Friday, 18 May 2012

MRSA st398 (cc398) in pig herds - endemic

The Netherlands and Denmark provide more and more confirmation of the relevance and persistence of MRSA st398 (cc398) in pig herds.

But still a news back-out in Britain, apart from long outdated claim, following a perfunctory examination of a few dust samples forced upon Britain by the EU, that no MRSA has been found in British pigs. 

Abstract here

Longitudinal study on transmission of MRSA CC398 within pig herds

Els M BroensCarmen Espinosa-GongoraElisabeth AM GraatNadia VendrigPeter J Van Der WolfLuca GuardabassiPatrick ButayeJens P NielsenMart CM De Jong and Arjen W Van De Giessen
For all author emails, please log on.
BMC Veterinary Research 2012, 8:58 doi:10.1186/1746-6148-8-58
Published: 18 May 2012

Abstract (provisional)


Since the detection of MRSA CC398 in pigs in 2004, it has emerged in livestock worldwide.
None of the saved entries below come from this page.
This is an optimization exercise on Yosys and OpenROAD, whose aim is small area, a short achievable clock period and few clock cycles per item, not a production implementation.
Only simulation tests tie the RTL to the original design; equivalence was not proved.
Power and IR drop assume default switching activity.

==> design.v <==
`default_nettype none `timescale 1ns / 1ns
module shift_add_multiplier #(
    parameter integer WIDTH = 16
) (
    input wire clk,
    input wire reset_n,
    input wire tvalid_slave_1,
    input signed [WIDTH-1:0] tdata_slave_1,
    output wire tready_slave_1,
    input wire tvalid_slave_2,
    input signed [WIDTH-1:0] tdata_slave_2,
    output wire tready_slave_2,
    output reg tvalid_master,
    output reg signed [WIDTH-1:0] tdata_master,
    input wire tready_master
);
  reg held_1;
  reg held_2;
  reg [WIDTH-1:0] factor_a;
  reg [WIDTH-1:0] factor_b;
  wire [WIDTH-1:0] product;
  wire advance = held_1 & held_2 & (~tvalid_master | tready_master);
  wire input_transaction_1 = tvalid_slave_1 & tready_slave_1;
  wire input_transaction_2 = tvalid_slave_2 & tready_slave_2;
  assign tready_slave_1 = ~held_1 | advance;
  assign tready_slave_2 = ~held_2 | advance;
  always @(posedge clk) begin
    if (input_transaction_1) factor_a <= tdata_slave_1;
    if (input_transaction_2) factor_b <= tdata_slave_2;
    if (advance) tdata_master <= product;
    if (!reset_n) begin
      held_1 <= 1'b0;
      held_2 <= 1'b0;
      tvalid_master <= 1'b0;
    end else begin
      held_1 <= input_transaction_1 | (held_1 & ~advance);
      held_2 <= input_transaction_2 | (held_2 & ~advance);
      tvalid_master <= advance | (tvalid_master & ~tready_master);
    end
  end
  wire [15:0] a = factor_a;
  wire [15:0] b = factor_b;
  wire pp1 = a[0] & b[0];
  wire pp2 = a[0] & b[1];
  wire pp3 = a[0] & b[2];
  wire pp4 = a[0] & b[3];
  wire pp5 = a[0] & b[4];
  wire pp6 = a[0] & b[5];
  wire pp7 = a[0] & b[6];
  wire pp8 = a[0] & b[7];
  wire pp9 = a[0] & b[8];
  wire pp10 = a[0] & b[9];
  wire pp11 = a[0] & b[10];
  wire pp12 = a[0] & b[11];
  wire pp13 = a[0] & b[12];
  wire pp14 = a[0] & b[13];
  wire pp15 = a[0] & b[14];
  wire pp16 = a[0] & b[15];
  wire pp17 = a[1] & b[0];
  wire pp18 = a[1] & b[1];
  wire pp19 = a[1] & b[2];
  wire pp20 = a[1] & b[3];
  wire pp21 = a[1] & b[4];
  wire pp22 = a[1] & b[5];
  wire pp23 = a[1] & b[6];
  wire pp24 = a[1] & b[7];
  wire pp25 = a[1] & b[8];
  wire pp26 = a[1] & b[9];
  wire pp27 = a[1] & b[10];
  wire pp28 = a[1] & b[11];
  wire pp29 = a[1] & b[12];
  wire pp30 = a[1] & b[13];
  wire pp31 = a[1] & b[14];
  wire pp32 = a[2] & b[0];
  wire pp33 = a[2] & b[1];
  wire pp34 = a[2] & b[2];
  wire pp35 = a[2] & b[3];
  wire pp36 = a[2] & b[4];
  wire pp37 = a[2] & b[5];
  wire pp38 = a[2] & b[6];
  wire pp39 = a[2] & b[7];
  wire pp40 = a[2] & b[8];
  wire pp41 = a[2] & b[9];
  wire pp42 = a[2] & b[10];
  wire pp43 = a[2] & b[11];
  wire pp44 = a[2] & b[12];
  wire pp45 = a[2] & b[13];
  wire pp46 = a[3] & b[0];
  wire pp47 = a[3] & b[1];
  wire pp48 = a[3] & b[2];
  wire pp49 = a[3] & b[3];
  wire pp50 = a[3] & b[4];
  wire pp51 = a[3] & b[5];
  wire pp52 = a[3] & b[6];
  wire pp53 = a[3] & b[7];
  wire pp54 = a[3] & b[8];
  wire pp55 = a[3] & b[9];
  wire pp56 = a[3] & b[10];
  wire pp57 = a[3] & b[11];
  wire pp58 = a[3] & b[12];
  wire pp59 = a[4] & b[0];
  wire pp60 = a[4] & b[1];
  wire pp61 = a[4] & b[2];
  wire pp62 = a[4] & b[3];
  wire pp63 = a[4] & b[4];
  wire pp64 = a[4] & b[5];
  wire pp65 = a[4] & b[6];
  wire pp66 = a[4] & b[7];
  wire pp67 = a[4] & b[8];
  wire pp68 = a[4] & b[9];
  wire pp69 = a[4] & b[10];
  wire pp70 = a[4] & b[11];
  wire pp71 = a[5] & b[0];
  wire pp72 = a[5] & b[1];
  wire pp73 = a[5] & b[2];
  wire pp74 = a[5] & b[3];
  wire pp75 = a[5] & b[4];
  wire pp76 = a[5] & b[5];
  wire pp77 = a[5] & b[6];
  wire pp78 = a[5] & b[7];
  wire pp79 = a[5] & b[8];
  wire pp80 = a[5] & b[9];
  wire pp81 = a[5] & b[10];
  wire pp82 = a[6] & b[0];
  wire pp83 = a[6] & b[1];
  wire pp84 = a[6] & b[2];
  wire pp85 = a[6] & b[3];
  wire pp86 = a[6] & b[4];
  wire pp87 = a[6] & b[5];
  wire pp88 = a[6] & b[6];
  wire pp89 = a[6] & b[7];
  wire pp90 = a[6] & b[8];
  wire pp91 = a[6] & b[9];
  wire pp92 = a[7] & b[0];
  wire pp93 = a[7] & b[1];
  wire pp94 = a[7] & b[2];
  wire pp95 = a[7] & b[3];
  wire pp96 = a[7] & b[4];
  wire pp97 = a[7] & b[5];
  wire pp98 = a[7] & b[6];
  wire pp99 = a[7] & b[7];
  wire pp100 = a[7] & b[8];
  wire pp101 = a[8] & b[0];
  wire pp102 = a[8] & b[1];
  wire pp103 = a[8] & b[2];
  wire pp104 = a[8] & b[3];
  wire pp105 = a[8] & b[4];
  wire pp106 = a[8] & b[5];
  wire pp107 = a[8] & b[6];
  wire pp108 = a[8] & b[7];
  wire pp109 = a[9] & b[0];
  wire pp110 = a[9] & b[1];
  wire pp111 = a[9] & b[2];
  wire pp112 = a[9] & b[3];
  wire pp113 = a[9] & b[4];
  wire pp114 = a[9] & b[5];
  wire pp115 = a[9] & b[6];
  wire pp116 = a[10] & b[0];
  wire pp117 = a[10] & b[1];
  wire pp118 = a[10] & b[2];
  wire pp119 = a[10] & b[3];
  wire pp120 = a[10] & b[4];
  wire pp121 = a[10] & b[5];
  wire pp122 = a[11] & b[0];
  wire pp123 = a[11] & b[1];
  wire pp124 = a[11] & b[2];
  wire pp125 = a[11] & b[3];
  wire pp126 = a[11] & b[4];
  wire pp127 = a[12] & b[0];
  wire pp128 = a[12] & b[1];
  wire pp129 = a[12] & b[2];
  wire pp130 = a[12] & b[3];
  wire pp131 = a[13] & b[0];
  wire pp132 = a[13] & b[1];
  wire pp133 = a[13] & b[2];
  wire pp134 = a[14] & b[0];
  wire pp135 = a[14] & b[1];
  wire pp136 = a[15] & b[0];
  wire s137, s138;
  sam_ha u_s137 (.a(pp14), .b(pp29), .s(s137), .co(s138));
  wire s139, s140;
  sam_fa u_s139 (.a(pp15), .b(pp30), .c(pp44), .s(s139), .co(s140));
  wire s141, s142;
  sam_ha u_s141 (.a(pp57), .b(pp69), .s(s141), .co(s142));
  wire s143, s144;
  sam_ha u_s143 (.a(pp10), .b(pp25), .s(s143), .co(s144));
  wire s145, s146;
  sam_fa u_s145 (.a(pp11), .b(pp26), .c(pp40), .s(s145), .co(s146));
  wire s147, s148;
  sam_ha u_s147 (.a(pp53), .b(pp65), .s(s147), .co(s148));
  wire s149, s150;
  sam_fa u_s149 (.a(pp12), .b(pp27), .c(pp41), .s(s149), .co(s150));
  wire s151, s152;
  sam_fa u_s151 (.a(pp54), .b(pp66), .c(pp77), .s(s151), .co(s152));
  wire s153, s154;
  sam_ha u_s153 (.a(pp87), .b(pp96), .s(s153), .co(s154));
  wire s155, s156;
  sam_fa u_s155 (.a(pp13), .b(pp28), .c(pp42), .s(s155), .co(s156));
  wire s157, s158;
  sam_fa u_s157 (.a(pp55), .b(pp67), .c(pp78), .s(s157), .co(s158));
  wire s159, s160;
  sam_fa u_s159 (.a(pp88), .b(pp97), .c(pp105), .s(s159), .co(s160));
  wire s161, s162;
  sam_ha u_s161 (.a(pp112), .b(pp118), .s(s161), .co(s162));
  wire s163, s164;
  sam_fa u_s163 (.a(pp43), .b(pp56), .c(pp68), .s(s163), .co(s164));
  wire s165, s166;
  sam_fa u_s165 (.a(pp79), .b(pp89), .c(pp98), .s(s165), .co(s166));
  wire s167, s168;
  sam_fa u_s167 (.a(pp106), .b(pp113), .c(pp119), .s(s167), .co(s168));
  wire s169, s170;
  sam_fa u_s169 (.a(pp124), .b(pp128), .c(pp131), .s(s169), .co(s170));
  wire s171, s172;
  sam_fa u_s171 (.a(pp80), .b(pp90), .c(pp99), .s(s171), .co(s172));
  wire s173, s174;
  sam_fa u_s173 (.a(pp107), .b(pp114), .c(pp120), .s(s173), .co(s174));
  wire s175, s176;
  sam_fa u_s175 (.a(pp125), .b(pp129), .c(pp132), .s(s175), .co(s176));
  wire s177, s178;
  sam_fa u_s177 (.a(pp134), .b(s138), .c(s141), .s(s177), .co(s178));
  wire s179, s180;
  sam_ha u_s179 (.a(pp7), .b(pp22), .s(s179), .co(s180));
  wire s181, s182;
  sam_fa u_s181 (.a(pp8), .b(pp23), .c(pp37), .s(s181), .co(s182));
  wire s183, s184;
  sam_ha u_s183 (.a(pp50), .b(pp62), .s(s183), .co(s184));
  wire s185, s186;
  sam_fa u_s185 (.a(pp9), .b(pp24), .c(pp38), .s(s185), .co(s186));
  wire s187, s188;
  sam_fa u_s187 (.a(pp51), .b(pp63), .c(pp74), .s(s187), .co(s188));
  wire s189, s190;
  sam_ha u_s189 (.a(pp84), .b(pp93), .s(s189), .co(s190));
  wire s191, s192;
  sam_fa u_s191 (.a(pp39), .b(pp52), .c(pp64), .s(s191), .co(s192));
  wire s193, s194;
  sam_fa u_s193 (.a(pp75), .b(pp85), .c(pp94), .s(s193), .co(s194));
  wire s195, s196;
  sam_fa u_s195 (.a(pp102), .b(pp109), .c(s143), .s(s195), .co(s196));
  wire s197, s198;
  sam_fa u_s197 (.a(pp76), .b(pp86), .c(pp95), .s(s197), .co(s198));
  wire s199, s200;
  sam_fa u_s199 (.a(pp103), .b(pp110), .c(pp116), .s(s199), .co(s200));
  wire s201, s202;
  sam_fa u_s201 (.a(s144), .b(s147), .c(s145), .s(s201), .co(s202));
  wire s203, s204;
  sam_fa u_s203 (.a(pp104), .b(pp111), .c(pp117), .s(s203), .co(s204));
  wire s205, s206;
  sam_fa u_s205 (.a(pp122), .b(s148), .c(s153), .s(s205), .co(s206));
  wire s207, s208;
  sam_fa u_s207 (.a(s146), .b(s149), .c(s151), .s(s207), .co(s208));
  wire s209, s210;
  sam_fa u_s209 (.a(pp123), .b(pp127), .c(s154), .s(s209), .co(s210));
  wire s211, s212;
  sam_fa u_s211 (.a(s161), .b(s150), .c(s152), .s(s211), .co(s212));
  wire s213, s214;
  sam_fa u_s213 (.a(s155), .b(s157), .c(s159), .s(s213), .co(s214));
  wire s215, s216;
  sam_fa u_s215 (.a(s162), .b(s137), .c(s156), .s(s215), .co(s216));
  wire s217, s218;
  sam_fa u_s217 (.a(s158), .b(s160), .c(s163), .s(s217), .co(s218));
  wire s219, s220;
  sam_fa u_s219 (.a(s165), .b(s167), .c(s169), .s(s219), .co(s220));
  wire s221, s222;
  sam_fa u_s221 (.a(s164), .b(s166), .c(s168), .s(s221), .co(s222));
  wire s223, s224;
  sam_fa u_s223 (.a(s170), .b(s139), .c(s171), .s(s223), .co(s224));
  wire s225, s226;
  sam_fa u_s225 (.a(s173), .b(s175), .c(s177), .s(s225), .co(s226));
  wire s227, s228;
  sam_ha u_s227 (.a(pp5), .b(pp20), .s(s227), .co(s228));
  wire s229, s230;
  sam_fa u_s229 (.a(pp6), .b(pp21), .c(pp35), .s(s229), .co(s230));
  wire s231, s232;
  sam_ha u_s231 (.a(pp48), .b(pp60), .s(s231), .co(s232));
  wire s233, s234;
  sam_fa u_s233 (.a(pp36), .b(pp49), .c(pp61), .s(s233), .co(s234));
  wire s235, s236;
  sam_fa u_s235 (.a(pp72), .b(pp82), .c(s179), .s(s235), .co(s236));
  wire s237, s238;
  sam_fa u_s237 (.a(pp73), .b(pp83), .c(pp92), .s(s237), .co(s238));
  wire s239, s240;
  sam_fa u_s239 (.a(s180), .b(s183), .c(s181), .s(s239), .co(s240));
  wire s241, s242;
  sam_fa u_s241 (.a(pp101), .b(s184), .c(s189), .s(s241), .co(s242));
  wire s243, s244;
  sam_fa u_s243 (.a(s182), .b(s185), .c(s187), .s(s243), .co(s244));
  wire s245, s246;
  sam_fa u_s245 (.a(s190), .b(s186), .c(s188), .s(s245), .co(s246));
  wire s247, s248;
  sam_fa u_s247 (.a(s191), .b(s193), .c(s195), .s(s247), .co(s248));
  wire s249, s250;
  sam_fa u_s249 (.a(s192), .b(s194), .c(s197), .s(s249), .co(s250));
  wire s251, s252;
  sam_fa u_s251 (.a(s199), .b(s196), .c(s201), .s(s251), .co(s252));
  wire s253, s254;
  sam_fa u_s253 (.a(s198), .b(s200), .c(s203), .s(s253), .co(s254));
  wire s255, s256;
  sam_fa u_s255 (.a(s205), .b(s202), .c(s207), .s(s255), .co(s256));
  wire s257, s258;
  sam_fa u_s257 (.a(s204), .b(s206), .c(s209), .s(s257), .co(s258));
  wire s259, s260;
  sam_fa u_s259 (.a(s211), .b(s208), .c(s213), .s(s259), .co(s260));
  wire s261, s262;
  sam_fa u_s261 (.a(s210), .b(s212), .c(s215), .s(s261), .co(s262));
  wire s263, s264;
  sam_fa u_s263 (.a(s214), .b(s217), .c(s219), .s(s263), .co(s264));
  wire s265, s266;
  sam_fa u_s265 (.a(s216), .b(s221), .c(s218), .s(s265), .co(s266));
  wire s267, s268;
  sam_fa u_s267 (.a(s220), .b(s223), .c(s225), .s(s267), .co(s268));
  wire s269, s270;
  sam_ha u_s269 (.a(pp4), .b(pp19), .s(s269), .co(s270));
  wire s271, s272;
  sam_fa u_s271 (.a(pp34), .b(pp47), .c(pp59), .s(s271), .co(s272));
  wire s273, s274;
  sam_fa u_s273 (.a(pp71), .b(s228), .c(s231), .s(s273), .co(s274));
  wire s275, s276;
  sam_fa u_s275 (.a(s232), .b(s230), .c(s233), .s(s275), .co(s276));
  wire s277, s278;
  sam_fa u_s277 (.a(s234), .b(s237), .c(s236), .s(s277), .co(s278));
  wire s279, s280;
  sam_fa u_s279 (.a(s238), .b(s241), .c(s240), .s(s279), .co(s280));
  wire s281, s282;
  sam_fa u_s281 (.a(s242), .b(s245), .c(s244), .s(s281), .co(s282));
  wire s283, s284;
  sam_fa u_s283 (.a(s246), .b(s249), .c(s248), .s(s283), .co(s284));
  wire s285, s286;
  sam_fa u_s285 (.a(s250), .b(s253), .c(s252), .s(s285), .co(s286));
  wire s287, s288;
  sam_fa u_s287 (.a(s254), .b(s257), .c(s256), .s(s287), .co(s288));
  wire s289, s290;
  sam_fa u_s289 (.a(s258), .b(s261), .c(s260), .s(s289), .co(s290));
  wire s291, s292;
  sam_fa u_s291 (.a(s262), .b(s265), .c(s264), .s(s291), .co(s292));
  wire s293, s294;
  sam_ha u_s293 (.a(pp3), .b(pp18), .s(s293), .co(s294));
  wire s295, s296;
  sam_fa u_s295 (.a(pp33), .b(pp46), .c(s269), .s(s295), .co(s296));
  wire s297, s298;
  sam_fa u_s297 (.a(s270), .b(s227), .c(s271), .s(s297), .co(s298));
  wire s299, s300;
  sam_fa u_s299 (.a(s272), .b(s229), .c(s273), .s(s299), .co(s300));
  wire s301, s302;
  sam_fa u_s301 (.a(s274), .b(s235), .c(s275), .s(s301), .co(s302));
  wire s303, s304;
  sam_fa u_s303 (.a(s276), .b(s239), .c(s277), .s(s303), .co(s304));
  wire s305, s306;
  sam_fa u_s305 (.a(s243), .b(s278), .c(s279), .s(s305), .co(s306));
  wire s307, s308;
  sam_fa u_s307 (.a(s247), .b(s280), .c(s281), .s(s307), .co(s308));
  wire s309, s310;
  sam_fa u_s309 (.a(s282), .b(s251), .c(s283), .s(s309), .co(s310));
  wire s311, s312;
  sam_fa u_s311 (.a(s255), .b(s284), .c(s285), .s(s311), .co(s312));
  wire s313, s314;
  sam_fa u_s313 (.a(s259), .b(s286), .c(s287), .s(s313), .co(s314));
  wire s315, s316;
  sam_fa u_s315 (.a(s263), .b(s288), .c(s289), .s(s315), .co(s316));
  wire s317, s318;
  sam_fa u_s317 (.a(s267), .b(s290), .c(s291), .s(s317), .co(s318));
  wire g319 = pp2 & pp17;
  wire p320 = pp2 ^ pp17;
  wire g321 = pp32 & s293;
  wire p322 = pp32 ^ s293;
  wire g323 = s295 & s294;
  wire p324 = s295 ^ s294;
  wire g325 = s297 & s296;
  wire p326 = s297 ^ s296;
  wire g327 = s299 & s298;
  wire p328 = s299 ^ s298;
  wire g329 = s301 & s300;
  wire p330 = s301 ^ s300;
  wire g331 = s303 & s302;
  wire p332 = s303 ^ s302;
  wire g333 = s305 & s304;
  wire p334 = s305 ^ s304;
  wire g335 = s307 & s306;
  wire p336 = s307 ^ s306;
  wire g337 = s309 & s308;
  wire p338 = s309 ^ s308;
  wire g339 = s311 & s310;
  wire p340 = s311 ^ s310;
  wire g341 = s313 & s312;
  wire p342 = s313 ^ s312;
  wire g343 = s315 & s314;
  wire p344 = s315 ^ s314;
  wire g345 = s317 & s316;
  wire p346 = s317 ^ s316;
  wire P347 = p320 & pp1;
  wire G348 = g321 | (p322 & g319);
  wire P349 = p322 & p320;
  wire G350 = g323 | (p324 & g321);
  wire P351 = p324 & p322;
  wire G352 = g325 | (p326 & g323);
  wire P353 = p326 & p324;
  wire G354 = g327 | (p328 & g325);
  wire P355 = p328 & p326;
  wire G356 = g329 | (p330 & g327);
  wire P357 = p330 & p328;
  wire G358 = g331 | (p332 & g329);
  wire P359 = p332 & p330;
  wire G360 = g333 | (p334 & g331);
  wire P361 = p334 & p332;
  wire G362 = g335 | (p336 & g333);
  wire P363 = p336 & p334;
  wire G364 = g337 | (p338 & g335);
  wire P365 = p338 & p336;
  wire G366 = g339 | (p340 & g337);
  wire P367 = p340 & p338;
  wire G368 = g341 | (p342 & g339);
  wire P369 = p342 & p340;
  wire G370 = g343 | (p344 & g341);
  wire P371 = p344 & p342;
  wire G372 = g345 | (p346 & g343);
  wire P373 = p346 & p344;
  wire P374 = P349 & pp1;
  wire G375 = G350 | (P351 & g319);
  wire P376 = P351 & P347;
  wire G377 = G352 | (P353 & G348);
  wire P378 = P353 & P349;
  wire G379 = G354 | (P355 & G350);
  wire P380 = P355 & P351;
  wire G381 = G356 | (P357 & G352);
  wire P382 = P357 & P353;
  wire G383 = G358 | (P359 & G354);
  wire P384 = P359 & P355;
  wire G385 = G360 | (P361 & G356);
  wire P386 = P361 & P357;
  wire G387 = G362 | (P363 & G358);
  wire P388 = P363 & P359;
  wire G389 = G364 | (P365 & G360);
  wire P390 = P365 & P361;
  wire G391 = G366 | (P367 & G362);
  wire P392 = P367 & P363;
  wire G393 = G368 | (P369 & G364);
  wire P394 = P369 & P365;
  wire G395 = G370 | (P371 & G366);
  wire P396 = P371 & P367;
  wire G397 = G372 | (P373 & G368);
  wire P398 = P373 & P369;
  wire P399 = P378 & pp1;
  wire G400 = G379 | (P380 & g319);
  wire P401 = P380 & P347;
  wire G402 = G381 | (P382 & G348);
  wire P403 = P382 & P374;
  wire G404 = G383 | (P384 & G375);
  wire P405 = P384 & P376;
  wire G406 = G385 | (P386 & G377);
  wire P407 = P386 & P378;
  wire G408 = G387 | (P388 & G379);
  wire P409 = P388 & P380;
  wire G410 = G389 | (P390 & G381);
  wire P411 = P390 & P382;
  wire G412 = G391 | (P392 & G383);
  wire P413 = P392 & P384;
  wire G414 = G393 | (P394 & G385);
  wire P415 = P394 & P386;
  wire G416 = G395 | (P396 & G387);
  wire P417 = P396 & P388;
  wire G418 = G397 | (P398 & G389);
  wire P419 = P398 & P390;
  wire P420 = P407 & pp1;
  wire G421 = G408 | (P409 & g319);
  wire P422 = P409 & P347;
  wire G423 = G410 | (P411 & G348);
  wire P424 = P411 & P374;
  wire G425 = G412 | (P413 & G375);
  wire P426 = P413 & P376;
  wire G427 = G414 | (P415 & G377);
  wire P428 = P415 & P399;
  wire G429 = G416 | (P417 & G400);
  wire P430 = P417 & P401;
  wire G431 = G418 | (P419 & G402);
  wire P432 = P419 & P403;
  wire r433 = p322 ^ g319;
  wire r434 = p324 ^ G348;
  wire r435 = p326 ^ G375;
  wire r436 = p328 ^ G377;
  wire r437 = p330 ^ G400;
  wire r438 = p332 ^ G402;
  wire r439 = p334 ^ G404;
  wire r440 = p336 ^ G406;
  wire r441 = p338 ^ G421;
  wire r442 = p340 ^ G423;
  wire r443 = p342 ^ G425;
  wire r444 = p344 ^ G427;
  wire r445 = p346 ^ G429;
  wire x446 = pp100 ^ pp108;
  wire x447 = pp115 ^ pp121;
  wire x448 = pp126 ^ pp130;
  wire x449 = pp133 ^ pp135;
  wire x450 = pp136 ^ pp16;
  wire x451 = pp31 ^ pp45;
  wire x452 = pp58 ^ pp70;
  wire x453 = pp81 ^ pp91;
  wire x454 = s142 ^ x446;
  wire x455 = x447 ^ x448;
  wire x456 = x449 ^ x450;
  wire x457 = x451 ^ x452;
  wire x458 = x453 ^ s140;
  wire x459 = s172 ^ s174;
  wire x460 = s176 ^ x454;
  wire x461 = x455 ^ x456;
  wire x462 = x457 ^ x458;
  wire x463 = x459 ^ x460;
  wire x464 = x461 ^ s178;
  wire x465 = s222 ^ x462;
  wire x466 = x463 ^ x464;
  wire x467 = s224 ^ x465;
  wire x468 = x466 ^ s226;
  wire x469 = x467 ^ s266;
  wire x470 = x468 ^ x469;
  wire x471 = s268 ^ x470;
  wire x472 = s292 ^ x471;
  wire x473 = x472 ^ s318;
  wire x474 = x473 ^ G431;
  assign product = {x474, r445, r444, r443, r442, r441, r440, r439, r438, r437, r436, r435, r434, r433, p320, pp1};
endmodule
Context: an optimization exercise on an open-source flow, tuned for small area. The choices shown serve that exercise and are no tape-out recipe. In this exercise RTL edits were held to simulation tests only and were not proved equivalent to the original. The clock port is modelled as an ideal driver, which makes a skipped or thinned clock tree look cheaper than it is; a real chip needs a root buffer or a tree. No activity file was given, so power comes from the tool's default toggle rates.

==> inputs of exp/willow <==
==> flow/design.v <==
module digit_display(number, seven_segment);
parameter [111:0] SEG_TT = 112'd0;
input [3:0] number;
output wire [7:0] seven_segment;
genvar i;
generate
  for (i = 0; i < 7; i = i + 1) begin : seg
    assign seven_segment[i] = SEG_TT[16*i + number];
  end
endgenerate
assign seven_segment[7] = 1'b1;
endmodule
module detection_counter_keeper(in_reset, in_count_increment,
displ0, displ1, displ2, displ3, displ4, displ5);
input in_reset, in_count_increment;
output wire [7:0] displ0, displ1, displ2, displ3, displ4, displ5;
localparam [63:0] U_NEXT = 64'h55500fec0505ff00;
localparam [15:0] U_IS9  = 16'ha;
localparam [3:0]  U_ONE  = 4'd2;
localparam [63:0] M_TOG  = 64'ha0a0c7c7aa00ffff;
localparam [15:0] M_IS9  = 16'h8800;
reg [3:0] dig1, dig2, dig3, dig4, dig5, dig6;
function [3:0] lut4x4;
  input [63:0] tt;
  input [3:0] s;
  integer b;
  begin
    for (b = 0; b < 4; b = b + 1) lut4x4[b] = tt[16*b + s];
  end
endfunction
wire c2 = U_IS9[dig1];
wire c3 = c2 & M_IS9[dig2];
wire c4 = c3 & M_IS9[dig3];
wire c5 = c4 & M_IS9[dig4];
wire c6 = c5 & M_IS9[dig5];
wire wrap = c6 & M_IS9[dig6];
always @(posedge in_count_increment or posedge in_reset) begin
    if (in_reset) begin
        dig1 <= 4'd0; dig2 <= 4'd0; dig3 <= 4'd0;
        dig4 <= 4'd0; dig5 <= 4'd0; dig6 <= 4'd0;
    end
    else begin
        dig1 <= lut4x4(U_NEXT, dig1) | ({4{wrap}} & U_ONE);
        dig2 <= dig2 ^ ({4{c2}} & lut4x4(M_TOG, dig2));
        dig3 <= dig3 ^ ({4{c3}} & lut4x4(M_TOG, dig3));
        dig4 <= dig4 ^ ({4{c4}} & lut4x4(M_TOG, dig4));
        dig5 <= dig5 ^ ({4{c5}} & lut4x4(M_TOG, dig5));
        dig6 <= dig6 ^ ({4{c6}} & lut4x4(M_TOG, dig6));
    end
end
digit_display #(.SEG_TT(112'h50555443f2e0f0c00c000300e0c)) d1(.number(dig1), .seven_segment(displ0));
digit_display #(.SEG_TT(112'hb333a0eaea00f01010000c0070)) d2(.number(dig2), .seven_segment(displ1));
digit_display #(.SEG_TT(112'hb333a0eaea00f01010000c0070)) d3(.number(dig3), .seven_segment(displ2));
digit_display #(.SEG_TT(112'hb333a0eaea00f01010000c0070)) d4(.number(dig4), .seven_segment(displ3));
digit_display #(.SEG_TT(112'hb333a0eaea00f01010000c0070)) d5(.number(dig5), .seven_segment(displ4));
digit_display #(.SEG_TT(112'hb333a0eaea00f01010000c0070)) d6(.number(dig6), .seven_segment(displ5));
endmodule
MRSA CC398 has been found in people in contact with livestock and thus has become a public health issue. Data from a large-scale longitudinal study in two Danish and four Dutch pig herds were used to quantify MRSA CC398 transmission rates within pig herds and to identify factors affecting transmission between pigs.


Sows and their offspring were sampled at varying intervals during a production cycle. Overall MRSA prevalence of sows increased from 33% before farrowing to 77% before weaning. Overall MRSA prevalence of piglets was > 60% during the entire study period. The recurrent finding of MRSA in the majority of individuals indicates true colonization or might be the result of contamination. Transmission rates were estimated using a Susceptible-Infectious-Susceptible (SIS-)model, which resulted in values of the reproduction ratio (R0) varying from 0.24 to 8.08. Transmission rates were higher in pigs treated with tetracyclins and beta-lactams compared to untreated pigs implying a selective advantage of MRSA CC398 when these antimicrobials are used. Furthermore, transmission rates were higher in pre-weaning pigs compared to post-weaning pigs which might be explained by an age-related susceptibility or the presence of the sow as a primary source of MRSA CC398. Finally, transmission rates increased with the relative increase of the infection pressure within the pen compared to the total infection pressure, implying that within-pen transmission is a more important route compared to between-pen transmission and transmission through environmental exposure.


Our results indicate that MRSA CC398 is able to spread and persist in pig herds, resulting in an endemic situation. Transmission rates are affected by the use of selective antimicrobials and by the age of pigs.